Le Naufrage du Lausdun
Naufrage du Vaisseau hollandais, le Lausdun,
à l’embouchure du Gange, Fleuve de l'Indoustan, en 1672
Tiré de "Histoire des naufrages" Par Jean Louis Hubert Simon Deperthes, Charles Georges Thomas Garnier, Cuchet
(Journal de Lestra) - Adapté par Pascal Kainic
Lestra forma le destin de son voyage en 1671, à l'occasion du départ de M. Belat, qui allait exercer à Surate la commission de directeur du commerce pour la Compagnie Française des Indes. Son embarquement se fit au Port-Louis en Bretagne, le 4 Mars, sur le vaisseau le Saint Jean Baptiste, armé de trente-six pièces de canon, en marchandises et en guerre; il était commandé par le capitaine Herpin.
L'équipage était de deux cent cinquante hommes, tous jeunes et résolus.
Le vaisseau ayant mouillé le même jour dans la rade, on y vit bientôt arriver un grand bâtiment nommé le Soleil d’Orient. Il portait M. Gueyton, autre directeur de la Compagnie et député vers Je Grand Mogol, au nom du roi. L'équipage de ce vaisseau était de trois cents hommes, il était armé de soixante pièces de canon; M. de Labuda le commandait. Ces deux navires avaient ordre de faire voile ensemble et n'attendaient qu'un vent favorable, qui se leva le 7.
Mais à peine étaient-ils sortis de la rade, qu'ils essuyèrent une tempête violente qui dura pendant trois jours. Les mâts les plus forts du Soleil d'Orient ne purent soutenir l'impétuosité des vents et des flots; il les perdit tous, avec un désordre si extraordinaire, que le capitaine désespéré de son malheur et se voyant prêt à périr, sans recevoir aucun secours du Saint Jean Baptiste, dont il ne remarquait pas que le péril était égal au sien, tourna sa fureur contre ce vaisseau et voulut lui lâcher sa bordée pour le couler à fond. Mais Gueyton et quelques pères capucins qui lui servaient d'aumôniers, adoucirent ce transport et lui firent tourner ses vœux vers le ciel.
Les deux navires n'eurent plus d'autre ressource que de se soulager d'une partie de leur charge, qui fut jetée dans la mer et de s'abandonner à leur destinée. Cependant le calme revint à la fin du troisième jour. Il s'éleva pendant la nuit un brouillard épais qui fit perdre de vue le Soleil d'Orient. Herpin conclut qu'au lieu de le chercher il devait profiter de la mousson qui était déjà fort avancée.
Il prit la route du Cap Vert, où il arriva le 16 de Mai.
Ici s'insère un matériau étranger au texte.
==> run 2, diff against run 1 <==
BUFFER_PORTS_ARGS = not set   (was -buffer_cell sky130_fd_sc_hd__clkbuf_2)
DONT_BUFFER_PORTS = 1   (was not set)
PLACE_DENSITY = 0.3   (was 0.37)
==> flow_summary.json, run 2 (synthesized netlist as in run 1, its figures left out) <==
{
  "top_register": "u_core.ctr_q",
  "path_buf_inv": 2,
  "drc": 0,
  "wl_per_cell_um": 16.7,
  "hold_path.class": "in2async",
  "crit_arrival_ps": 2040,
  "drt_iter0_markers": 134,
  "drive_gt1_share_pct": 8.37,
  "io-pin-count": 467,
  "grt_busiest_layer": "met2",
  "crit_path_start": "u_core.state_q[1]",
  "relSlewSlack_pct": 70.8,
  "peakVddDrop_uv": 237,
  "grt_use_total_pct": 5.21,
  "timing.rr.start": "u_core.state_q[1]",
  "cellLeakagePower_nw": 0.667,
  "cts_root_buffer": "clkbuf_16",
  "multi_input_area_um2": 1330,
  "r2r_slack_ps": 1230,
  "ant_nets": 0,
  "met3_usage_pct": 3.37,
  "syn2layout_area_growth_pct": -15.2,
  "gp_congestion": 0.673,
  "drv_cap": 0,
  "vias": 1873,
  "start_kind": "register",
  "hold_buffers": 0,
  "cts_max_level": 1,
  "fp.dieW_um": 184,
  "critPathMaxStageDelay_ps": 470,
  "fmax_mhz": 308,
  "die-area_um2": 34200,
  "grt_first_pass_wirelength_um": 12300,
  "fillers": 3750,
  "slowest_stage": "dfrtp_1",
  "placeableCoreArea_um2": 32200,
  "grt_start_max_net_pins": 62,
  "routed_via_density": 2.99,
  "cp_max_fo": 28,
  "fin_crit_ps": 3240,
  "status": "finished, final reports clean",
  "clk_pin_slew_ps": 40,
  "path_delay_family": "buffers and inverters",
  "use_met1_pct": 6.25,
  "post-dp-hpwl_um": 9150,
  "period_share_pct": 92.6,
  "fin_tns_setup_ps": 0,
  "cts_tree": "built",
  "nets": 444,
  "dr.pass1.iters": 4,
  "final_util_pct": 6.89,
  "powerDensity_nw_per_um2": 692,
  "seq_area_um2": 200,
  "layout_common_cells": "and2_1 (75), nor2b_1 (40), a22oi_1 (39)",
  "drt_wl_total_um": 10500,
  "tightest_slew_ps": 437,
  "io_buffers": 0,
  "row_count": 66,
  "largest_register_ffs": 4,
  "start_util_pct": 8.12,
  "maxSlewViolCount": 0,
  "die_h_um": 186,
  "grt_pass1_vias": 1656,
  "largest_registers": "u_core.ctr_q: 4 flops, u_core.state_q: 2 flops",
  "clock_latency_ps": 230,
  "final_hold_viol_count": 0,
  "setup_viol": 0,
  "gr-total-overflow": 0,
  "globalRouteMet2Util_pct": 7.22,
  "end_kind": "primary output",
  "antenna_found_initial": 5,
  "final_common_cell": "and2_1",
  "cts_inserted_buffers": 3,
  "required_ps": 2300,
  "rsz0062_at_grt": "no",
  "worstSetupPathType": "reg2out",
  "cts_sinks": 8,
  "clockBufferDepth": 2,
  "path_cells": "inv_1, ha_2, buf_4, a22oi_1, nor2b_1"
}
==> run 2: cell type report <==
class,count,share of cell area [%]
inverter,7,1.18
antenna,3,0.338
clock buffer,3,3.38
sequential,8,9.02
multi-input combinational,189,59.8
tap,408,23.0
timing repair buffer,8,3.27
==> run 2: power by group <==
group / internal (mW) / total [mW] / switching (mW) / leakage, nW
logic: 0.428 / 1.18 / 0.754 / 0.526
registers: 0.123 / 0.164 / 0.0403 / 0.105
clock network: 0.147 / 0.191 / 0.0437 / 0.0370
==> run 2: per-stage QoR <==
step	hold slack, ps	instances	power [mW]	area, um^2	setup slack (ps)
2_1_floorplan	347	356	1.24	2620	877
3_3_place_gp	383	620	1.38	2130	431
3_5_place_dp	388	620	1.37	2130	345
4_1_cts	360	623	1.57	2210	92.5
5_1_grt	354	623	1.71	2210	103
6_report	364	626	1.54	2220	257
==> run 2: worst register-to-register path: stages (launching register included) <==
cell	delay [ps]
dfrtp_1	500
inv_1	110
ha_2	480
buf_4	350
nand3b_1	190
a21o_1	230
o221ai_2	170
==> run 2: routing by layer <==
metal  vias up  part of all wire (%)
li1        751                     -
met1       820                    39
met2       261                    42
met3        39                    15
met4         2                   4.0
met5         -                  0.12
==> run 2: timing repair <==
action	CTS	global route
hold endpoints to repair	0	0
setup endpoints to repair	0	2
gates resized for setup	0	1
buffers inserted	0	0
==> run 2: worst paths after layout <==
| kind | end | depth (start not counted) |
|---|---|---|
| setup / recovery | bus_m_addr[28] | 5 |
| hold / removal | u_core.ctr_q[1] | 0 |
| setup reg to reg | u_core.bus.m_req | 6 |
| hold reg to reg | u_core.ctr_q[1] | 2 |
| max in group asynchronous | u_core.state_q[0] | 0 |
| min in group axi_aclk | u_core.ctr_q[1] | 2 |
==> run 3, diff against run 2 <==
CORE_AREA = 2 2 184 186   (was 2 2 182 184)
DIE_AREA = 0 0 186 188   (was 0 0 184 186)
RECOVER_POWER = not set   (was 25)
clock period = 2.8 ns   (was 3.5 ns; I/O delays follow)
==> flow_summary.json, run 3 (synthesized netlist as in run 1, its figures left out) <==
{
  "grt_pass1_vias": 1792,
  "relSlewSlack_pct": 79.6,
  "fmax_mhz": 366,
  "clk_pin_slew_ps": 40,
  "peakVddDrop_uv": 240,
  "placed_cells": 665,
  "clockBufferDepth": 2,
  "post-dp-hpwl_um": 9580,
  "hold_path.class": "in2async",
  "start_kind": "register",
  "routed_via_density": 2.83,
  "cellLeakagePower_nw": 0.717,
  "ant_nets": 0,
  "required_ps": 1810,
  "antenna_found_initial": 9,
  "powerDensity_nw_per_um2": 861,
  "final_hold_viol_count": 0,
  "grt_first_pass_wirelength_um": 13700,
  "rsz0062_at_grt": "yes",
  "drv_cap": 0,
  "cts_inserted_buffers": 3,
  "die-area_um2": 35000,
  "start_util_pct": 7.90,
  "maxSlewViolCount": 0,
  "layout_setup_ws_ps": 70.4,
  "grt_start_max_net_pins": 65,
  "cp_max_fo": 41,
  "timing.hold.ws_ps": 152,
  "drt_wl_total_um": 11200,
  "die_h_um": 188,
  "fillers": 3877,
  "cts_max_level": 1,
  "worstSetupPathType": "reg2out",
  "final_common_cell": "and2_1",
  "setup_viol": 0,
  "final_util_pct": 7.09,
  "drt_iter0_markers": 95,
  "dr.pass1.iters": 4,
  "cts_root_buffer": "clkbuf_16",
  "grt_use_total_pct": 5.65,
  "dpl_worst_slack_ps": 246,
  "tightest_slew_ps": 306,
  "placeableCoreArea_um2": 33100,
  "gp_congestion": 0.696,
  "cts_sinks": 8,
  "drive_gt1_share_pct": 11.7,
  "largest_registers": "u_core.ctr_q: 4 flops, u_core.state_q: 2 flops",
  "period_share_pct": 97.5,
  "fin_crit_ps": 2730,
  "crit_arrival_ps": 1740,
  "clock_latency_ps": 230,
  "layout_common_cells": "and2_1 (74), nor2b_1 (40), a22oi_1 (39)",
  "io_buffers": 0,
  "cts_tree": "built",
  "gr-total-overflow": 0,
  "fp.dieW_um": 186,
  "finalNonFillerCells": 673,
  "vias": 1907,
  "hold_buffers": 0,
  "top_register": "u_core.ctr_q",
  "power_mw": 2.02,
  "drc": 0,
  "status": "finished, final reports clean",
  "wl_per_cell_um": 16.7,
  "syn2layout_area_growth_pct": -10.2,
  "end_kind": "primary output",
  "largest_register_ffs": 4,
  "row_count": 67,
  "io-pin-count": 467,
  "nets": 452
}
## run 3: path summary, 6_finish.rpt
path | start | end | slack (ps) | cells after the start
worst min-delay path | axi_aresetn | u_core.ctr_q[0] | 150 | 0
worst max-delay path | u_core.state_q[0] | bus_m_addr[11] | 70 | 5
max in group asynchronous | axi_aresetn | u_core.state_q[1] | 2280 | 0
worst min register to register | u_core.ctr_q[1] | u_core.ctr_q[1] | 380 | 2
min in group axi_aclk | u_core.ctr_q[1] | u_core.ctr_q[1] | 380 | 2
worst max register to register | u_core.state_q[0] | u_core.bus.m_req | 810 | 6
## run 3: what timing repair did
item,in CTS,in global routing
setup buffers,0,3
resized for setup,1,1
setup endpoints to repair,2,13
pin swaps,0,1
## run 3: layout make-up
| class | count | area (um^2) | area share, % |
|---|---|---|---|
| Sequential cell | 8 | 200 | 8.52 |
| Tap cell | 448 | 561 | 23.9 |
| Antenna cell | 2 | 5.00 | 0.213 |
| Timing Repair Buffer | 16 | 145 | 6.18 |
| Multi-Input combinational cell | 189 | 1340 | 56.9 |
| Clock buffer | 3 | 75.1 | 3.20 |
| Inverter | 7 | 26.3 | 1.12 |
$ cat src/rtl/pattern_scan_ctrl.sv
// pattern_scan_ctrl: frame-based serial pattern scanner.
// Each frame of 1..16 words is loaded one word at a time and shifted MSB
// first into a pattern detector. Every occurrence, overlapping ones and
// ones that span words, pulses match_pulse and bumps a saturating counter.
// Optional build macro: PATTERN_PROG_EN adds a programmable 4-bit pattern
// port. Without it the detector looks for a fixed 1101.
module pattern_scan_ctrl #(
   parameter int DATA_W = 8,
   parameter int CNT_W  = 8
) (
   input  logic              clk,
   input  logic              reset,
   input  logic              start,
   input  logic [3:0]        frame_len,
`ifdef PATTERN_PROG_EN
   input  logic [3:0]        pattern,
`endif
   input  logic              in_valid,
   input  logic [DATA_W-1:0] in_data,
   output logic              in_ready,
   output logic              busy,
   output logic              match_pulse,
   output logic [CNT_W-1:0]  match_cnt,
   output logic              done
);

   localparam int BW = (DATA_W > 1) ? $clog2(DATA_W) : 1;

   typedef enum logic [1:0] {IDLE, LOAD, SHIFT, DONE} state_t;

   state_t            state, state_nxt;
   logic [4:0]        words_left;
   logic [BW-1:0]     bit_cnt;
   logic [DATA_W-1:0] shreg;
   logic              in_bit;
   logic              frame_start;
   logic              accept;
   logic              shift_en;
   logic              hit;

   assign in_bit      = shreg[DATA_W-1];
   assign frame_start = (state == IDLE) && start;
   assign accept      = (state == LOAD) && in_valid;
   assign shift_en    = (state == SHIFT);

   // State register
   always_ff @(posedge clk or posedge reset) begin
      if (reset) state <= IDLE;
      else       state <= state_nxt;
   end

   // Next-state and status outputs
   always_comb begin
      state_nxt = state;
      in_ready  = 1'b0;
      busy      = 1'b1;
      done      = 1'b0;
      case (state)
         IDLE: begin
            busy = 1'b0;
            if (start) state_nxt = LOAD;
         end
         LOAD: begin
            in_ready = 1'b1;
            if (in_valid) state_nxt = SHIFT;
         end
         SHIFT: begin
            if (bit_cnt == '0) state_nxt = (words_left == 5'd1) ? DONE : LOAD;
         end
         DONE: begin
            done      = 1'b1;
            state_nxt = IDLE;
         end
         default: state_nxt = IDLE;
      endcase
   end

   // Word/bit counters, shift register, registered match pulse and counter
   always_ff @(posedge clk or posedge reset) begin
      if (reset) begin
         words_left  <= '0;
         bit_cnt     <= '0;
         shreg       <= '0;
         match_pulse <= 1'b0;
         match_cnt   <= '0;
      end else begin
         match_pulse <= 1'b0;
         if (frame_start) begin
            words_left <= (frame_len == 4'd0) ? 5'd16 : {1'b0, frame_len};
            match_cnt  <= '0;
         end
         if (accept) begin
            shreg   <= in_data;
            bit_cnt <= BW'(DATA_W - 1);
         end
         if (shift_en) begin
            shreg   <= shreg << 1;
            bit_cnt <= bit_cnt - 1'b1;
            if (bit_cnt == '0) words_left <= words_left - 1'b1;
            if (hit) begin
               match_pulse <= 1'b1;
               if (match_cnt != '1) match_cnt <= match_cnt + 1'b1;
            end
         end
      end
   end

`ifdef PATTERN_PROG_EN
   logic [3:0] pat_q;
   logic [2:0] hist;
   logic [1:0] hist_n;

   // A match needs three earlier bits of this frame plus the incoming bit
   assign hit = shift_en && (hist_n == 2'd3) && ({hist, in_bit} == pat_q);

   // Pattern latch and 3-bit history with saturating fill count
   always_ff @(posedge clk or posedge reset) begin
      if (reset) begin
         pat_q  <= '0;
         hist   <= '0;
         hist_n <= '0;
      end else if (frame_start) begin
         pat_q  <= pattern;
         hist   <= '0;
         hist_n <= '0;
      end else if (shift_en) begin
         hist <= {hist[1:0], in_bit};
         if (hist_n != 2'd3) hist_n <= hist_n + 2'd1;
      end
   end
`else
   typedef enum logic [2:0] {D_NONE, D_1, D_11, D_110, D_1101} det_t;

   det_t det, det_nxt;

   // Pulse on entering the accept state; counting on the transition keeps
   // a stalled LOAD sitting in D_1101 from re-triggering.
   assign hit = shift_en && (det_nxt == D_1101);

   // Overlapping 1101 detector transitions
   always_comb begin
      det_nxt = D_NONE;
      case (det)
         D_NONE: det_nxt = in_bit ? D_1    : D_NONE;
         D_1:    det_nxt = in_bit ? D_11   : D_NONE;
         D_11:   det_nxt = in_bit ? D_11   : D_110;
         D_110:  det_nxt = in_bit ? D_1101 : D_NONE;
         D_1101: det_nxt = in_bit ? D_11   : D_NONE;
         default: det_nxt = D_NONE;
      endcase
   end

   // Detector state advances only while shifting; cleared per frame
   always_ff @(posedge clk or posedge reset) begin
      if (reset)            det <= D_NONE;
      else if (frame_start) det <= D_NONE;
      else if (shift_en)    det <= det_nxt;
   end
`endif

endmodule
--- config.mk ---
export PLATFORM = sky130hd
export DESIGN_NAME = cam_init_sequencer
export DESIGN_NICKNAME = d
export VERILOG_FILES = /design/src/rtl/cam_init_sequencer.sv
export SDC_FILE = /design/constraint.sdc
export NUM_CORES = 1
export LEC_CHECK = 0
export ABC_AREA = 1
export CAP_MARGIN = 20
export CORE_ASPECT_RATIO = 0.5
export CORE_UTILIZATION = 60
export CTS_CLUSTER_SIZE = 25
export DETAILED_ROUTE_END_ITERATION = 10
export GPL_ROUTABILITY_DRIVEN = 0
export GPL_TIMING_DRIVEN = 0
export PLACE_DENSITY = 0.81
export RECOVER_POWER = 100
export SKIP_LAST_GASP = 1
export SYNTH_ARGS = -nofsm -noshare
export SYNTH_HDL_FRONTEND = slang
export SYNTH_SLANG_ARGS = --single-unit
export TNS_END_PERCENT = 100
--- constraint.sdc ---
create_clock -name clk -period 2.94 [get_ports clk]
set_input_delay 0.882 -clock clk [delete_from_list [all_inputs] [get_ports clk]]
set_output_delay 0.882 -clock clk [all_outputs]
set_load 0.01 [all_outputs]
File: config.mk
export PLATFORM = sky130hd
export DESIGN_NAME = fetch_stage
export DESIGN_NICKNAME = d
export VERILOG_FILES = /design/src/rtl/fetch_stage.sv
export SDC_FILE = /design/constraint.sdc
export NUM_CORES = 1
export LEC_CHECK = 0
export CAP_MARGIN = 20
export CORE_UTILIZATION = 48
export DETAILED_ROUTE_END_ITERATION = 12
export PLACE_DENSITY = 0.86
export SLEW_MARGIN = 20
export SYNTH_ARGS = -nofsm -noshare
export SYNTH_HDL_FRONTEND = slang
export SYNTH_SLANG_ARGS = --single-unit
File: constraint.sdc
create_clock -name clk -period 10.6 [get_ports clk]
set_input_delay 1.06 -clock clk [delete_from_list [all_inputs] [get_ports clk]]
set_output_delay 1.06 -clock clk [all_outputs]
set_load 0.1 [all_outputs]
$ cat src/rtl/lap_stopwatch_sseg.sv
// BCD digit to active-low 7-segment pattern; non-decimal codes show a dash.
module bcd_to_sseg
  import lap_stopwatch_pkg::*;
(
  input  logic [3:0] i_bcd,
  output logic [6:0] o_seg
);

  always_comb begin
    o_seg = SEG_DASH;
    case (i_bcd)
      4'd0:    o_seg = SEG_0;
      4'd1:    o_seg = SEG_1;
      4'd2:    o_seg = SEG_2;
      4'd3:    o_seg = SEG_3;
      4'd4:    o_seg = SEG_4;
      4'd5:    o_seg = SEG_5;
      4'd6:    o_seg = SEG_6;
      4'd7:    o_seg = SEG_7;
      4'd8:    o_seg = SEG_8;
      4'd9:    o_seg = SEG_9;
      default: o_seg = SEG_DASH;
    endcase
  end

endmodule

$ cat src/rtl/lap_stopwatch.sv
// M:SS.t stopwatch (up count or countdown from preset) with lap hold, driving a muxed
// active-low 4-digit display. Define LAP_STOPWATCH_BLINK_EN to blink the display while done.
module lap_stopwatch
  import lap_stopwatch_pkg::*;
#(
  parameter int unsigned TICK_DIV     = 5000000,
  parameter int unsigned REFRESH_BITS = 18,
  parameter int unsigned WRAP         = 1,
  parameter int unsigned BLINK_BITS   = 25
) (
  input  logic        clock,
  input  logic        reset,
  input  logic        start_stop,
  input  logic        clear,
  input  logic        lap,
  input  logic        mode_down,
  input  logic        load,
  input  logic [15:0] preset,
  output logic        a,
  output logic        b,
  output logic        c,
  output logic        d,
  output logic        e,
  output logic        f,
  output logic        g,
  output logic        dp,
  output logic [3:0]  an,
  output logic        running,
  output logic        done
);

  localparam int unsigned      PRE_W     = $clog2(TICK_DIV);
  localparam logic [PRE_W-1:0] PRE_LAST  = PRE_W'(TICK_DIV - 1);
  localparam time_t            TIME_ZERO = time_t'(16'h0000);
  localparam time_t            TIME_ONE  = time_t'(16'h0001);
  localparam time_t            TIME_MAX  = time_t'(16'h9599);

  if (TICK_DIV < 2 || TICK_DIV > 16777216 || REFRESH_BITS < 2 || BLINK_BITS < 1) begin : g_badParam
    $error("lap_stopwatch: parameter out of range");
  end

  state_e                  r_state;
  state_e                  w_stateNext;
  logic [PRE_W-1:0]        r_prescale;
  time_t                   r_digits;
  time_t                   r_snapshot;
  logic                    r_lapHold;
  logic [REFRESH_BITS-1:0] r_refresh;

  logic       w_tick;
  logic       w_satHold;
  logic       w_reachDone;
  logic       w_startBlocked;
  logic       w_blank;
  time_t      w_incDigits;
  time_t      w_decDigits;
  time_t      w_presetDigits;
  time_t      w_shown;
  digit_sel_e w_sel;
  logic [3:0] w_digit;
  logic [6:0] w_seg;

  assign w_tick         = (r_state == ST_RUN) && (r_prescale == PRE_LAST);
  assign w_satHold      = (WRAP == 0) && (r_digits == TIME_MAX);
  assign w_reachDone    = mode_down ? (r_digits == TIME_ONE) : w_satHold;
  assign w_startBlocked = mode_down && (r_digits == TIME_ZERO);

  assign w_presetDigits.min     = clampDigit(preset[15:12], LIM_MIN);
  assign w_presetDigits.secTens = clampDigit(preset[11:8],  LIM_SEC_TENS);
  assign w_presetDigits.secOnes = clampDigit(preset[7:4],   LIM_SEC_ONES);
  assign w_presetDigits.tenths  = clampDigit(preset[3:0],   LIM_TENTHS);

  // Ripple-carry increment: each digit wraps at its limit and carries into the next
  always_comb begin
    w_incDigits = r_digits;
    if (r_digits.tenths >= LIM_TENTHS) begin
      w_incDigits.tenths = 4'd0;
      if (r_digits.secOnes >= LIM_SEC_ONES) begin
        w_incDigits.secOnes = 4'd0;
        if (r_digits.secTens >= LIM_SEC_TENS) begin
          w_incDigits.secTens = 4'd0;
          w_incDigits.min     = (r_digits.min >= LIM_MIN) ? 4'd0 : r_digits.min + 4'd1;
        end else begin
          w_incDigits.secTens = r_digits.secTens + 4'd1;
        end
      end else begin
        w_incDigits.secOnes = r_digits.secOnes + 4'd1;
      end
    end else begin
      w_incDigits.tenths = r_digits.tenths + 4'd1;
    end
  end

  always_comb begin
    w_decDigits = r_digits;
    if (r_digits.tenths == 4'd0) begin
      w_decDigits.tenths = LIM_TENTHS;
      if (r_digits.secOnes == 4'd0) begin
        w_decDigits.secOnes = LIM_SEC_ONES;
        if (r_digits.secTens == 4'd0) begin
          w_decDigits.secTens = LIM_SEC_TENS;
          w_decDigits.min     = (r_digits.min == 4'd0) ? LIM_MIN : r_digits.min - 4'd1;
        end else begin
          w_decDigits.secTens = r_digits.secTens - 4'd1;
        end
      end else begin
        w_decDigits.secOnes = r_digits.secOnes - 4'd1;
      end
    end else begin
      w_decDigits.tenths = r_digits.tenths - 4'd1;
    end
  end

  always_ff @(posedge clock or posedge reset) begin
    if (reset) begin
      r_state <= ST_IDLE;
    end else begin
      r_state <= w_stateNext;
    end
  end

  // A start_stop out of DONE only acknowledges the flag; it never restarts the count
  always_comb begin
    w_stateNext = r_state;
    if (clear || load) begin
      w_stateNext = ST_IDLE;
    end else if (start_stop) begin
      case (r_state)
        ST_IDLE: w_stateNext = w_startBlocked ? ST_IDLE : ST_RUN;
        ST_RUN:  w_stateNext = ST_IDLE;
        ST_DONE: w_stateNext = ST_IDLE;
        default: w_stateNext = ST_IDLE;
      endcase
    end else if (w_tick && w_reachDone) begin
      w_stateNext = ST_DONE;
    end
  end

  always_comb begin
    running = 1'b0;
    done    = 1'b0;
    case (r_state)
      ST_RUN:  running = 1'b1;
      ST_DONE: done    = 1'b1;
      default: ;
    endcase
  end

  always_ff @(posedge clock or posedge reset) begin
    if (reset) begin
      r_prescale <= '0;
    end else if (clear || load) begin
      r_prescale <= '0;
    end else if (!start_stop && r_state == ST_RUN) begin
      r_prescale <= w_tick ? '0 : r_prescale + PRE_W'(1);
    end
  end

  always_ff @(posedge clock or posedge reset) begin
    if (reset) begin
      r_digits <= TIME_ZERO;
    end else if (clear) begin
      r_digits <= TIME_ZERO;
    end else if (load) begin
      r_digits <= w_presetDigits;
    end else if (!start_stop && w_tick) begin
      if (mode_down) begin
        r_digits <= w_decDigits;
      end else if (!w_satHold) begin
        r_digits <= w_incDigits;
      end
    end
  end

  // Snapshot uses the registered digits, so a coincident tick is not yet visible
  always_ff @(posedge clock or posedge reset) begin
    if (reset) begin
      r_lapHold  <= 1'b0;
      r_snapshot <= TIME_ZERO;
    end else if (clear) begin
      r_lapHold <= 1'b0;
    end else if (lap) begin
      r_lapHold <= !r_lapHold;
      if (!r_lapHold) begin
        r_snapshot <= r_digits;
      end
    end
  end

  always_ff @(posedge clock or posedge reset) begin
    if (reset) begin
      r_refresh <= '0;
    end else begin
      r_refresh <= r_refresh + REFRESH_BITS'(1);
    end
  end

`ifdef LAP_STOPWATCH_BLINK_EN
  logic [BLINK_BITS-1:0] r_blink;

  always_ff @(posedge clock or posedge reset) begin
    if (reset) begin
      r_blink <= '0;
    end else begin
      r_blink <= r_blink + BLINK_BITS'(1);
    end
  end

  assign w_blank = (r_state == ST_DONE) && r_blink[BLINK_BITS-1];
`else
  assign w_blank = 1'b0;
`endif

  assign w_shown = r_lapHold ? r_snapshot : r_digits;
  assign w_sel   = digit_sel_e'(r_refresh[REFRESH_BITS-1 -: 2]);

  // The decimal point sits after the seconds digit and after the minute digit
  always_comb begin
    w_digit = w_shown.tenths;
    an      = AN_TENTHS;
    dp      = 1'b1;
    case (w_sel)
      SEL_TENTHS: begin
        w_digit = w_shown.tenths;
        an      = AN_TENTHS;
        dp      = 1'b1;
      end
      SEL_SEC_ONES: begin
        w_digit = w_shown.secOnes;
        an      = AN_SEC_ONES;
        dp      = 1'b0;
      end
      SEL_SEC_TENS: begin
        w_digit = w_shown.secTens;
        an      = AN_SEC_TENS;
        dp      = 1'b1;
      end
      SEL_MIN: begin
        w_digit = w_shown.min;
        an      = AN_MIN;
        dp      = 1'b0;
      end
      default: ;
    endcase
    if (w_blank) begin
      an = AN_BLANK;
      dp = 1'b1;
    end
  end

  bcd_to_sseg u_decoder (
    .i_bcd (w_digit),
    .o_seg (w_seg)
  );

  assign {g, f, e, d, c, b, a} = w_seg;

endmodule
Suivant la supputation des pilotes, il avait fait neuf cents lieues depuis le Port-Louis. La suite de la navigation fut plus heureuse et parut même très agréable à Lestra, qui n'ayant jamais fait de longs voyages sur mer, trouva beaucoup d'amusement dans la variété continuelle des objets. Il arriva le 16 d'Octobre à Surate. Le vaisseau n'avait perdu que huit hommes dans une si longue course et quelques déserteurs qui étaient restés au cap de Bonne Espérance.
Herpin mouilla dans la grande rade de Surate, à trois lieues de la petite rade de Sualis, où se trouvait alors une flotte de France, composée de huit vaisseaux de guerre et commandée par M. de la Haye. Il salua le pavillon Français de trente-six coups de canon. M. Belot s'étant fait porter à terre, alla rendre ses premiers devoirs à M. de la Haye, qui attendait le retour de M. Caron, directeur général, occupé alors à former un comptoir dans l'île de Java. Il n'arriva de Bantam que le 15 de Novembre, fort satisfait de son voyage et de l'estime qu'il avait trouvée bien établie pour les Français, dans l'esprit du roi et de toute la nation.
M. Belot, après lui avoir communiqué sa commission, se retira dans Surate pour l'exercer. Les Français avaient alors deux comptoirs dans ce pays, l'un dans la ville de Surate, l'autre à Sualis, entre ceux des Anglais et des Hollandais, pour servir de principal magasin à leurs marchandises. Cependant un ouragan terrible, qui s'élève régulièrement une fois l'année, les obligeait de transporter à grands frais leurs marchandises dans la ville. Il dure quelque fois douze à quinze jours, avec des circonstances si effrayantes, que tous ceux qui habitent les bords de la mer, prennent la fuite et cherchent un asile dans les murs de Surate.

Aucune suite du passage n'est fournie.